A Convolution Neural Network (CNN) is a multi layered neural network with a special architecture to detect complex features in data. It is a type of artificial neural network used in image recognition and processing that is specially designed to process pixel data.

CNNs are powerful image processing, artificial intelligence  that use deep learning to perform both generative and descriptive tasks. In this article we will see how CNN classifies images.

Convolutional Neural Networks
Convolutional Neural Networks

With CNN we can build a classifier which can correctly classify whether the given image is that of a lion or a tiger.

Lets see how CNN works:

1. Convolution 

There are three important items in this process : the input image, the feature detector and the feature map. The input is the image being detected. The feature detector is a matrix usually 3x3. It could also be 7x7. The feature detector can also be referred as kernel or filter.

The matrix representation of the input image is multiplied element-wise with the feature detector to produce a feature map. The aim of this step is to reduce the size of the image and make processing faster and easier.  Some of the features of the image are lost in this step. However the main features of the image are retained.

2. Applying ReLu (Rectified Linear Unit)

In this step we will apply ReLu (Rectified Linear Unit) to increase non-linearity in the CNN. With out applying this function the image classification will be treated as a linear problem while it is actually a non-linear one.

3. Pooling

Pooling enables the CNN to detect features in various images irrespective of the difference in lighting in the pictures and different angles of the images. There are different types of pooling such as max pooling and min pooling.

Max pooling works by placing a matrix of 2x2 on the feature map and picking the largest value in that box. The 2x2 matrix is moved from left to right through the entire feature map picking the largest value in each pass. These values then forms a new matrix called a pooled feature map.

Max pooling works by preserving the main features and at the same time reducing the size of image.  This prevents over-fitting.

4. Flattening 

Flattening involves transforming the entire pooled feature map matrix into a single column which is then fed to the neural network for processing.

5. Full Connection 

The flattened feature map is passed through a neural network. This step is made up of input layer, fully connected layer and the output layer. The fully connected layer is similar to the hidden layer in ANNs but in this case it's fully connected. The output layer is where we get the predicted classes.

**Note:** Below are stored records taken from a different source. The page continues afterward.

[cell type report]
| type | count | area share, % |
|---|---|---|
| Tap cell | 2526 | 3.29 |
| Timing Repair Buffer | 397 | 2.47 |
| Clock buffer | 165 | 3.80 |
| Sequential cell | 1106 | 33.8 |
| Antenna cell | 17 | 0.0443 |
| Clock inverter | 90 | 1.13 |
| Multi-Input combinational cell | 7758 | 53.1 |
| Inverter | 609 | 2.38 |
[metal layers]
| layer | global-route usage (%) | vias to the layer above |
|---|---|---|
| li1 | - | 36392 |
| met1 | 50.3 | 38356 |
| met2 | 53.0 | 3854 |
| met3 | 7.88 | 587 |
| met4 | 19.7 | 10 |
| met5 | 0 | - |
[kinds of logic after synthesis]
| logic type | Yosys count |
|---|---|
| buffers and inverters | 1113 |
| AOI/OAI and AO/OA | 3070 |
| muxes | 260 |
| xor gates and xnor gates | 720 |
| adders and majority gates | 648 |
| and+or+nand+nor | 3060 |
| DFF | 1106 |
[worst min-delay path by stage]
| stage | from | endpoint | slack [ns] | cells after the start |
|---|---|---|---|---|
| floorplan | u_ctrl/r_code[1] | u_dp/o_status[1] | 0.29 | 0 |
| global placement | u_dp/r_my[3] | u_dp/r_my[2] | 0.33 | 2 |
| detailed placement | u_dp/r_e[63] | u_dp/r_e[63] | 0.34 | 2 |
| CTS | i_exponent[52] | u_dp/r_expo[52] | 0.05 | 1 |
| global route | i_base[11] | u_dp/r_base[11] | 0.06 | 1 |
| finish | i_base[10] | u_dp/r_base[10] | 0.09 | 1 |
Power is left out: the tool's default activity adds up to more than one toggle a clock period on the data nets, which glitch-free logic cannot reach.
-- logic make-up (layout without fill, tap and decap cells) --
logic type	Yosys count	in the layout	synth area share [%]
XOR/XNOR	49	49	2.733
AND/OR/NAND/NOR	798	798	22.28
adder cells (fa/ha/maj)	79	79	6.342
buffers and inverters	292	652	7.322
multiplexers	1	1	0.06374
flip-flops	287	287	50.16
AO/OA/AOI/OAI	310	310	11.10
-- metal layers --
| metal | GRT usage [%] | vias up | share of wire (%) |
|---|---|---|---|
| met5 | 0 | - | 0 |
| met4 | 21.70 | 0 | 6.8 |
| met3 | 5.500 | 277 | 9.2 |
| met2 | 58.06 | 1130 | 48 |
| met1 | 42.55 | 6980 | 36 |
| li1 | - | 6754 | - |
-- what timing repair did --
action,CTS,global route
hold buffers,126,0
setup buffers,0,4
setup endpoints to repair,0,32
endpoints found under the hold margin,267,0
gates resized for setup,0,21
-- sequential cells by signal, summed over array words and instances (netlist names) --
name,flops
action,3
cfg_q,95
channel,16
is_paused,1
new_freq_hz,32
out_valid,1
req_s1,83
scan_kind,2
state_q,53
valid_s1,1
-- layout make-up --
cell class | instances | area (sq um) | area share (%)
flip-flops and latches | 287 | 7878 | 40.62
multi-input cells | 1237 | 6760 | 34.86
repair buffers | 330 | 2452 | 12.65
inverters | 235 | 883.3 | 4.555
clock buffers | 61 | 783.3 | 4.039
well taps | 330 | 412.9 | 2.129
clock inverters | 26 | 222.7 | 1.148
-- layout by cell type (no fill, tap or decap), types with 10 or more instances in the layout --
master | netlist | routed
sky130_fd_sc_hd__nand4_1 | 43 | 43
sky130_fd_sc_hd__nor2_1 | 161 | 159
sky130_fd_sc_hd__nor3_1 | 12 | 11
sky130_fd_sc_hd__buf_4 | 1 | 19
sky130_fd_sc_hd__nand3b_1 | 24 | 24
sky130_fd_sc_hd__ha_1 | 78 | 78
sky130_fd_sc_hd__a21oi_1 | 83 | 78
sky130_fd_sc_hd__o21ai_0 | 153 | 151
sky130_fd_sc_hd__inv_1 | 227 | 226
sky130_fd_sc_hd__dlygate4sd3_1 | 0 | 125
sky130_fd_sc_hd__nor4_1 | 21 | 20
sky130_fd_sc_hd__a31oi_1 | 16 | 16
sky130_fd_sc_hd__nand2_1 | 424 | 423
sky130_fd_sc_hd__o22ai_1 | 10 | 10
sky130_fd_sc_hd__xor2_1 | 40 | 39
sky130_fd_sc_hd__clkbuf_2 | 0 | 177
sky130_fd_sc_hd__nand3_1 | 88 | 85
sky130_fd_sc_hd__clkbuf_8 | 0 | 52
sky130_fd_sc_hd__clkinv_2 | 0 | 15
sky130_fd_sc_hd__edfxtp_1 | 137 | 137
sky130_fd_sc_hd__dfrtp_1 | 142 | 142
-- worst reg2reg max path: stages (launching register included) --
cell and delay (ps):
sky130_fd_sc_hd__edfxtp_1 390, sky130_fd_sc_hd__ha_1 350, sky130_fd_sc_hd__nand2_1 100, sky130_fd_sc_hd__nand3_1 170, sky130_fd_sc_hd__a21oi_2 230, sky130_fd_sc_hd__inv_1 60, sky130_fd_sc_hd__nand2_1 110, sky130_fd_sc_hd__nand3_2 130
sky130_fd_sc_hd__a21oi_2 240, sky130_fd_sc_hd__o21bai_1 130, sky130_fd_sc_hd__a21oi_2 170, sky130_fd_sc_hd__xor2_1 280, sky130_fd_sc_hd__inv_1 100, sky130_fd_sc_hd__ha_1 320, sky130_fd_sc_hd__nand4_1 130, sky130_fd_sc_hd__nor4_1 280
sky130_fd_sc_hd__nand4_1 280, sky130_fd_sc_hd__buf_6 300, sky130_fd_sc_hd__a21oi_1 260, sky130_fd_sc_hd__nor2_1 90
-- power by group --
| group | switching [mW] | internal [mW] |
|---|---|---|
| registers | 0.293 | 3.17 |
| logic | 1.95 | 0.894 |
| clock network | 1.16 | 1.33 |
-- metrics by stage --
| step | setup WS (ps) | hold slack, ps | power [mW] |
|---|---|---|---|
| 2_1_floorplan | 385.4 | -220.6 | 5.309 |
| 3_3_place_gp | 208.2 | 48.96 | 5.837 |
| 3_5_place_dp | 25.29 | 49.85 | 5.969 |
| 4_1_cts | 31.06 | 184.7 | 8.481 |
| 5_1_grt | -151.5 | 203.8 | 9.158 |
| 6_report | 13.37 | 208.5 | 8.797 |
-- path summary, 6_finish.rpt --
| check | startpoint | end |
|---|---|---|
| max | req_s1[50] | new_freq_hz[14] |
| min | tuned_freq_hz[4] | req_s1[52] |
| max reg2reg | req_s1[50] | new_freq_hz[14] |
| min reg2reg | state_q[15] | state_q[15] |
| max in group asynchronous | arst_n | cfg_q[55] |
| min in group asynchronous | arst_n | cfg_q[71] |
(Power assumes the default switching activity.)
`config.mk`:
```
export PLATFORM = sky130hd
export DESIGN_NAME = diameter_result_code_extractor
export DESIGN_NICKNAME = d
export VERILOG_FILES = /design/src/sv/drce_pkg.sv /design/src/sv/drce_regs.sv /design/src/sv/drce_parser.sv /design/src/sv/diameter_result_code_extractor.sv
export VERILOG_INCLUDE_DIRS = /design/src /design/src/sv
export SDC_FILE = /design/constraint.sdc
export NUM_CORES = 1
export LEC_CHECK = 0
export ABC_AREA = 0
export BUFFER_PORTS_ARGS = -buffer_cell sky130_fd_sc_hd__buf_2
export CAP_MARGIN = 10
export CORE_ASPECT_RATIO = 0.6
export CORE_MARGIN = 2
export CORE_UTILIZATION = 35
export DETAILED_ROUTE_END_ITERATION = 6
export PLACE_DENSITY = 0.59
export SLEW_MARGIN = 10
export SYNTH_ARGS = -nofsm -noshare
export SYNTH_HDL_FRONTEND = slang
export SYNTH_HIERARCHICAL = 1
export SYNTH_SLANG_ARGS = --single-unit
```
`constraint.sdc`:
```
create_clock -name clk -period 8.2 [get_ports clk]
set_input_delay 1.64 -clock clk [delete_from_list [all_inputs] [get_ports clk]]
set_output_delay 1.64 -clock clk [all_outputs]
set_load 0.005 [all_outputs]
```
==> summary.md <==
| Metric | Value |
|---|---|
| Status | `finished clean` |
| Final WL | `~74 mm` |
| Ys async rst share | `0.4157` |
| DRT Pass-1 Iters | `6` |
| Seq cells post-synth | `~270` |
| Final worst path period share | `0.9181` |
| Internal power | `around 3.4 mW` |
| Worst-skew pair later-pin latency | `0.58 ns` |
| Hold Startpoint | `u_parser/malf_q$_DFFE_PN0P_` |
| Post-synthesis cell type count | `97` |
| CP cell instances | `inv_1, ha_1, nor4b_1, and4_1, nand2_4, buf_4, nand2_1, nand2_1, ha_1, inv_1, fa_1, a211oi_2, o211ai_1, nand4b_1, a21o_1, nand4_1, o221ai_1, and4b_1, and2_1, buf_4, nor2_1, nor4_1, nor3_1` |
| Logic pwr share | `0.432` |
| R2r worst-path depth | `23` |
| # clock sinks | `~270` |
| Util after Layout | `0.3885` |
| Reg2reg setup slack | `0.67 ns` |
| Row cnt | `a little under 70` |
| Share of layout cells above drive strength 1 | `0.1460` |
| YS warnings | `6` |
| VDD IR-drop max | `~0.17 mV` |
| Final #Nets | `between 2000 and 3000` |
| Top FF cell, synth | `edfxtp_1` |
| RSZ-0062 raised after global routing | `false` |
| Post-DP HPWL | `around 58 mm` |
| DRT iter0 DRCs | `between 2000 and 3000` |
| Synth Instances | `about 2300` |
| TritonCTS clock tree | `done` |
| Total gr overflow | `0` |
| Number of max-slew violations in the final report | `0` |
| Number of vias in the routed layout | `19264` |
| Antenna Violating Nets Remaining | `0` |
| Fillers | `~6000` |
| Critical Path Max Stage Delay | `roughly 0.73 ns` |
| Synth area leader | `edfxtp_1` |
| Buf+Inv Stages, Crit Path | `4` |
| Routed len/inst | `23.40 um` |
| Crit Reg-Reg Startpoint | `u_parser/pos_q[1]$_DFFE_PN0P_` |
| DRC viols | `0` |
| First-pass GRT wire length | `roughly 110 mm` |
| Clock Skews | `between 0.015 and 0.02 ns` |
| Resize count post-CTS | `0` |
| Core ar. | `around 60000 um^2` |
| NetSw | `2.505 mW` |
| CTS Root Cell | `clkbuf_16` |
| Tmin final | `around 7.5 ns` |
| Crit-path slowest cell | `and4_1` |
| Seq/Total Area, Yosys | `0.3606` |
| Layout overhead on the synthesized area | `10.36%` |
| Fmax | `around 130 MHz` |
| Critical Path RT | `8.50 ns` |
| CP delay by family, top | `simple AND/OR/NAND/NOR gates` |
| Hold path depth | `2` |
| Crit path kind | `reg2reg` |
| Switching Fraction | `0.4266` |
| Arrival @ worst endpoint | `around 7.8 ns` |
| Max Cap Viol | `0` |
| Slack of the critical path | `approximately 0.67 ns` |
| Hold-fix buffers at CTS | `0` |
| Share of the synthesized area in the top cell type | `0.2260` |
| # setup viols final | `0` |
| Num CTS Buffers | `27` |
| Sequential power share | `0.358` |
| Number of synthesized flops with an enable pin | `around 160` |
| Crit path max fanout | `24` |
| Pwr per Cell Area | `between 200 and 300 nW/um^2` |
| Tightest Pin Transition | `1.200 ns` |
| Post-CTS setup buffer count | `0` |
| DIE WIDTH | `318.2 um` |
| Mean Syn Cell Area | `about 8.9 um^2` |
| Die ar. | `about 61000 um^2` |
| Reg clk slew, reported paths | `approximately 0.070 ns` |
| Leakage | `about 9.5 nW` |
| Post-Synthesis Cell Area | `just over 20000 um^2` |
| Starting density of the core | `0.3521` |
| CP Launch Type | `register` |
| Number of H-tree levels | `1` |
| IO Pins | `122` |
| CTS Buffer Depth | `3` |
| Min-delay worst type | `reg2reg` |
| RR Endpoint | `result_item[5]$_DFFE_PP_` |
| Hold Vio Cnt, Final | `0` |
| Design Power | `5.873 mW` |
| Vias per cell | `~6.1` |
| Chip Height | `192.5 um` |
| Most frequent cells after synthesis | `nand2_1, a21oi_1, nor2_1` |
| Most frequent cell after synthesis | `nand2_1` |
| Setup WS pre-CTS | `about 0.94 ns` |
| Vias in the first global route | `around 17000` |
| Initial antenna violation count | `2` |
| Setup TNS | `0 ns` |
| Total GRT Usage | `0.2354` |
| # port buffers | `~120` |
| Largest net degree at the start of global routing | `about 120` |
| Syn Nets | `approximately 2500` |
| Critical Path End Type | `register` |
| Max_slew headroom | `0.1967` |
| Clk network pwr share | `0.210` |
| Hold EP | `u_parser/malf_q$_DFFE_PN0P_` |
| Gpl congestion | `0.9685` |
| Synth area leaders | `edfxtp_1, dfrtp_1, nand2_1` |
## config.mk

```make
export PLATFORM = sky130hd
export DESIGN_NAME = operand_addressing_mode_encoder_core
export DESIGN_NICKNAME = d
export VERILOG_FILES = /design/src/sv/omae_pkg.sv /design/src/sv/operand_addressing_mode_encoder_core.sv /design/src/sv/omae_parser.sv /design/src/sv/omae_out_buf.sv
export SDC_FILE = /design/constraint.sdc
export NUM_CORES = 1
export LEC_CHECK = 0
export BUFFER_PORTS_ARGS = -buffer_cell sky130_fd_sc_hd__buf_4
export CORE_ASPECT_RATIO = 0.7
export CORE_MARGIN = 5
export CORE_UTILIZATION = 30
export DETAILED_ROUTE_END_ITERATION = 10
export GPL_ROUTABILITY_DRIVEN = 0
export HOLD_SLACK_MARGIN = 0.12
export PLACE_DENSITY = 0.49
export SYNTH_ARGS = -nofsm -noshare
export SYNTH_HDL_FRONTEND = slang
export SYNTH_SLANG_ARGS = --single-unit
```

## constraint.sdc

```tcl
create_clock -name clk -period 4.1 [get_ports clk]
set_input_delay 0.615 -clock clk [delete_from_list [all_inputs] [get_ports clk]]
set_output_delay 0.615 -clock clk [all_outputs]
set_load 0.005 [all_outputs]
```
<file path="config.mk">
export PLATFORM = sky130hd
export DESIGN_NAME = tlv_response_pkcs1_unpad_parser_unit
export DESIGN_NICKNAME = d
export VERILOG_FILES = /design/src/design/tlvpp_pkg.sv /design/src/design/tlv_response_pkcs1_unpad_parser_unit.sv
export SDC_FILE = /design/constraint.sdc
export NUM_CORES = 1
export LEC_CHECK = 0
export BUFFER_PORTS_ARGS = -buffer_cell sky130_fd_sc_hd__buf_2
export CAP_MARGIN = 20
export CORE_MARGIN = 10
export CORE_UTILIZATION = 57
export DETAILED_ROUTE_END_ITERATION = 16
export PLACE_DENSITY = 0.95
export SETUP_SLACK_MARGIN = 0.5
export SYNTH_ARGS = -nofsm -noshare
export SYNTH_HDL_FRONTEND = slang
export SYNTH_SLANG_ARGS = --single-unit
</file>
<file path="constraint.sdc">
create_clock -name clk -period 4.5 [get_ports clk]
set_input_delay 0.9 -clock clk [delete_from_list [all_inputs] [get_ports clk]]
set_output_delay 0.9 -clock clk [all_outputs]
set_load 0.03 [all_outputs]
</file>
<file path="src/design/tlvpp_pkg.sv">
// Shared types and constants for the TLV response unpad parser.
package tlvpp_pkg;

  // Parse position within one response.
  typedef enum logic [3:0] {
    PH_OUTER_TAG = 4'd0,
    PH_OUTER_LEN = 4'd1,
    PH_OUTER_EXT = 4'd2,
    PH_INNER_TAG = 4'd3,
    PH_INNER_LEN = 4'd4,
    PH_INNER_EXT = 4'd5,
    PH_HDR0      = 4'd6,
    PH_HDR1      = 4'd7,
    PH_PAD       = 4'd8,
    PH_PAYLOAD   = 4'd9,
    PH_ERROR     = 4'd10
  } phase_t;

  // End status reported on the beat marked last.
  typedef enum logic [2:0] {
    ST_OK        = 3'd0,
    ST_BAD_OUTER = 3'd1,
    ST_BAD_INNER = 3'd2,
    ST_BAD_HDR   = 3'd3,
    ST_NO_SEP    = 3'd4,
    ST_TRUNC     = 3'd5
  } status_t;

  localparam logic [7:0] OUTER_TAG    = 8'h7c;
  localparam logic [7:0] INNER_TAG    = 8'h82;
  localparam logic [7:0] LEN_LONG1    = 8'h81;
  localparam logic [7:0] LEN_LONG2    = 8'h82;
  localparam logic [7:0] PAD_TYPE2    = 8'h02;

  localparam int unsigned OUT_DATA_W  = 16;

endpackage

</file>
<file path="src/design/tlv_response_pkcs1_unpad_parser_unit.sv">
// Top level of the TLV response parser with PKCS#1 v1.5 type-2 unpadding.
//
// Input channel s_axis_*: one response byte per beat, tlast on the final byte.
// The parser checks outer tag 0x7c and its BER length, inner tag 0x82 and its
// BER length, the 00 02 padding header, then skips nonzero padding up to the
// first zero byte. Each later byte leaves on m_axis_* with tuser high. The beat
// for the input byte marked last carries tlast and the end status in tdata;
// other header and padding bytes produce no output beat. After an error the
// rest of the response is dropped and its code is reported at the last byte.
//
// The output is registered: a result is in the output register the cycle after
// its byte is accepted. Throughput is one byte per cycle while the receiver
// keeps up. s_axis_tready is high while the output register is empty or being
// drained this cycle, so a stalled receiver holds the output beat and backs up
// the input after one stored beat.
// Reset (rst, synchronous) returns the parser to the outer-tag phase and
// empties the output register. After every last byte the parser restarts too.
module tlv_response_pkcs1_unpad_parser_unit (
  input  logic                                 clk,
  input  logic                                 rst,
  input  logic                                 s_axis_tvalid,
  output logic                                 s_axis_tready,
  input  logic [7:0]                           s_axis_tdata,  // [7:0] rx_byte
  input  logic                                 s_axis_tlast,  // last
  output logic                                 m_axis_tvalid,
  input  logic                                 m_axis_tready,
  // [7:0] out_byte, [10:8] end_status, [15:11] zero
  output logic [tlvpp_pkg::OUT_DATA_W-1:0]     m_axis_tdata,
  output logic                                 m_axis_tuser,  // payload_valid
  output logic                                 m_axis_tlast   // is_end
);
  import tlvpp_pkg::*;

  phase_t      phase, phase_next;
  logic [1:0]  len_left, len_left_next;
  status_t     err, err_next;

  logic        accept;
  logic        emit;
  status_t     status;

  logic [7:0]  out_byte;
  status_t     out_status;
  logic        out_valid;
  logic        out_payload;
  logic        out_end;

  assign s_axis_tready = !out_valid || m_axis_tready;
  assign accept        = s_axis_tvalid && s_axis_tready;

  // Next parse state for the byte on the input.
  always_comb begin
    phase_next    = phase;
    len_left_next = len_left;
    err_next      = err;
    emit          = 1'b0;
    case (phase)
      PH_OUTER_TAG: begin
        if (s_axis_tdata == OUTER_TAG) begin
          phase_next = PH_OUTER_LEN;
        end else begin
          phase_next = PH_ERROR;
          err_next   = ST_BAD_OUTER;
        end
      end
      PH_OUTER_LEN, PH_INNER_LEN: begin
        if (s_axis_tdata == LEN_LONG1) begin
          len_left_next = 2'd1;
          phase_next    = (phase == PH_OUTER_LEN) ? PH_OUTER_EXT : PH_INNER_EXT;
        end else if (s_axis_tdata == LEN_LONG2) begin
          len_left_next = 2'd2;
          phase_next    = (phase == PH_OUTER_LEN) ? PH_OUTER_EXT : PH_INNER_EXT;
        end else begin
          phase_next    = (phase == PH_OUTER_LEN) ? PH_INNER_TAG : PH_HDR0;
        end
      end
      PH_OUTER_EXT, PH_INNER_EXT: begin
        if (len_left > 2'd1) begin
          len_left_next = len_left - 2'd1;
        end else begin
          len_left_next = 2'd0;
          phase_next    = (phase == PH_OUTER_EXT) ? PH_INNER_TAG : PH_HDR0;
        end
      end
      PH_INNER_TAG: begin
        if (s_axis_tdata == INNER_TAG) begin
          phase_next = PH_INNER_LEN;
        end else begin
          phase_next = PH_ERROR;
          err_next   = ST_BAD_INNER;
        end
      end
      PH_HDR0: begin
        if (s_axis_tdata == 8'h00) begin
          phase_next = PH_HDR1;
        end else begin
          phase_next = PH_ERROR;
          err_next   = ST_BAD_HDR;
        end
      end
      PH_HDR1: begin
        if (s_axis_tdata == PAD_TYPE2) begin
          phase_next = PH_PAD;
        end else begin
          phase_next = PH_ERROR;
          err_next   = ST_BAD_HDR;
        end
      end
      PH_PAD: begin
        if (s_axis_tdata == 8'h00) begin
          phase_next = PH_PAYLOAD;
        end
      end
      PH_PAYLOAD: begin
        emit = 1'b1;
      end
      default: begin
        phase_next = PH_ERROR;
      end
    endcase
  end

  // End status from the phase reached after this byte.
  always_comb begin
    case (phase_next)
      PH_ERROR:   status = err_next;
      PH_PAYLOAD: status = ST_OK;
      PH_PAD:     status = ST_NO_SEP;
      default:    status = ST_TRUNC;
    endcase
  end

  always_ff @(posedge clk) begin
    if (rst) begin
      phase    <= PH_OUTER_TAG;
      len_left <= 2'd0;
      err      <= ST_OK;
    end else if (accept) begin
      if (s_axis_tlast) begin
        // restart for the next response
        phase    <= PH_OUTER_TAG;
        len_left <= 2'd0;
        err      <= ST_OK;
      end else begin
        phase    <= phase_next;
        len_left <= len_left_next;
        err      <= err_next;
      end
    end
  end

  always_ff @(posedge clk) begin
    if (rst) begin
      out_valid <= 1'b0;
    end else if (accept) begin
      out_valid <= emit || s_axis_tlast;
    end else if (m_axis_tready) begin
      out_valid <= 1'b0;
    end
  end

  always_ff @(posedge clk) begin
    if (accept) begin
      out_byte    <= emit ? s_axis_tdata : 8'h00;
      out_payload <= emit;
      out_end     <= s_axis_tlast;
      out_status  <= s_axis_tlast ? status : ST_OK;
    end
  end

  assign m_axis_tvalid = out_valid;
  assign m_axis_tdata  = {5'b00000, out_status, out_byte};
  assign m_axis_tuser  = out_payload;
  assign m_axis_tlast  = out_end;

endmodule

</file>
==> qor.txt <==
Outcome: finished clean
Slowest stage cell, crit path: nor4b_2
Multi-input logic area: 732.0 µm²
Top cells by count, synth: edfxtp_1 (13), o21ai_0 (13), nor2_1 (12)
Max Slew Vio Count: 0
WP data arrival: 2.71 ns
Hold endpoint: err[0]
Slowest cell delay on critical path: 0.51 ns
Seq/Total Area, Yosys: 42.60%
First-pass GRT wire length: 5.865 mm
Ant. Diodes: 0
Pre-CTS setup slack: 1.537 ns
Pwr/cell area: 275.4 nW/µm²
FF+latch count, synth: 23
Worst VDD drop: 0.2292 mV
Initial antenna violation count: 0
Largest net degree at the start of global routing: 18
Share of cells above drive strength 1: 20.90%
Crit path max fanout: 6
Setup repair bufs after CTS: 0
Worst-Margin Slew: 0.6024 ns
Total CTS buffers: 3
Final TNS setup: 0 ns
Leading area contributor after synthesis: edfxtp_1
Area Overhead vs Synth: 10.74%
Core Area: 2255 µm²
Fmax: 0.3808 GHz
Post-Syn Area: 1386 µm²
Headroom to the max-slew limit: 59.80%
DIE WIDTH: 69.32 µm
Final hold violations: 0
Filler instances: 202
Ys async rst share: 0%
Synth top area cells: edfxtp_1 (28%), dfxtp_1 (14%), o21ai_0 (4.7%)
Antenna Nets Post-Route: 0
Resized cells post-CTS: 0
Leak: 0.5960 nW
Worst skew pair latency: 0.32 ns
Initial DRT Pass Iterations: 4
Drt drc: 0
Main synth FF type: edfxtp_1
I/O pins: 33
Initial DRC count: 34
Hold depth: 2
Setup crit start kind: input port
CTS tree: built
Unrepaired setup endpoints after global routing: no
CP cell instances: buf_2, nor4b_2, and3_1, ha_1, a211o_1, and4_1, nand2_1, o21ai_0
Critical path class: input port to flip-flop
Clock Skew: 0.005418 ns
Clk sinks: 23
Fin crit share: 58.36%
Clock slew at reported path FFs: 0.13 ns
Remaining global-route overflow: 0
Yosys top cell area share: 28.16%
Crit path capture type: flip-flop
Final core utilization: 68.09%
Quantity of I/O buffers inserted on ports: 27
Hold buffer count at CTS: 0
Synth Warn #: 0
GRT Overall Usage: 14.16%
Tmin final: 2.626 ns
Root buf cell: clkbuf_4
Vias/cell: 6.039
Routed WL per cell: 16.77 µm
Die area: 4805 µm²
Vias in the first global route: 1282
Reg2reg path depth: 6
Synth cell types: 47
H-tree depth: 1
Initial Util: 61.49%
Clock Path Buffers: 2
Worst hold start: err[0]
Row cnt: 17
Synthesized area per cell: 9.002 µm²
RR Startpoint: phase[0]
EDFF count, synth: 13
Sequential standard cell area: 590.6 µm²
Setup violators final: 0
Die extent in y: 69.32 µm
Via count: 1238
Dpl hpwl: 2.582 mm
Crit-path leading delay family: simple AND/OR/NAND/NOR gates
Final nets: 192
R2R Path End: out_status[2]
Syn Inst Count: 154
Reg2reg setup slack: 2.11 ns
Final wirelength: 3.438 mm
WP data required: 4.58 ns
Max_cap viols: 0
Fin worst setup slack: 1.874 ns
CP bufs+invs: 1
Hold crit path type: flip-flop to flip-flop
RePlAce Congestion: 0.8913
## layout make-up
class / instances / area share (%)
clock buffer: 3 / 1.467
timing repair buffer: 27 / 8.802
sequential: 23 / 38.47
multi-input combinational: 119 / 47.68
tap: 28 / 2.282
clock inverter: 1 / 0.3260
inverter: 4 / 0.9780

The information is passed through the network and the error of prediction is calculated. The error is then back propagated through the system to improve the prediction.

The final figure produced don't usually add up to one. It is important that these figures are brought down to number between zero and one, which represents the probability of each class. This is done by the Soft-max function.

So finally if the output is 0 it will be lion and if it is 1 it will be tiger.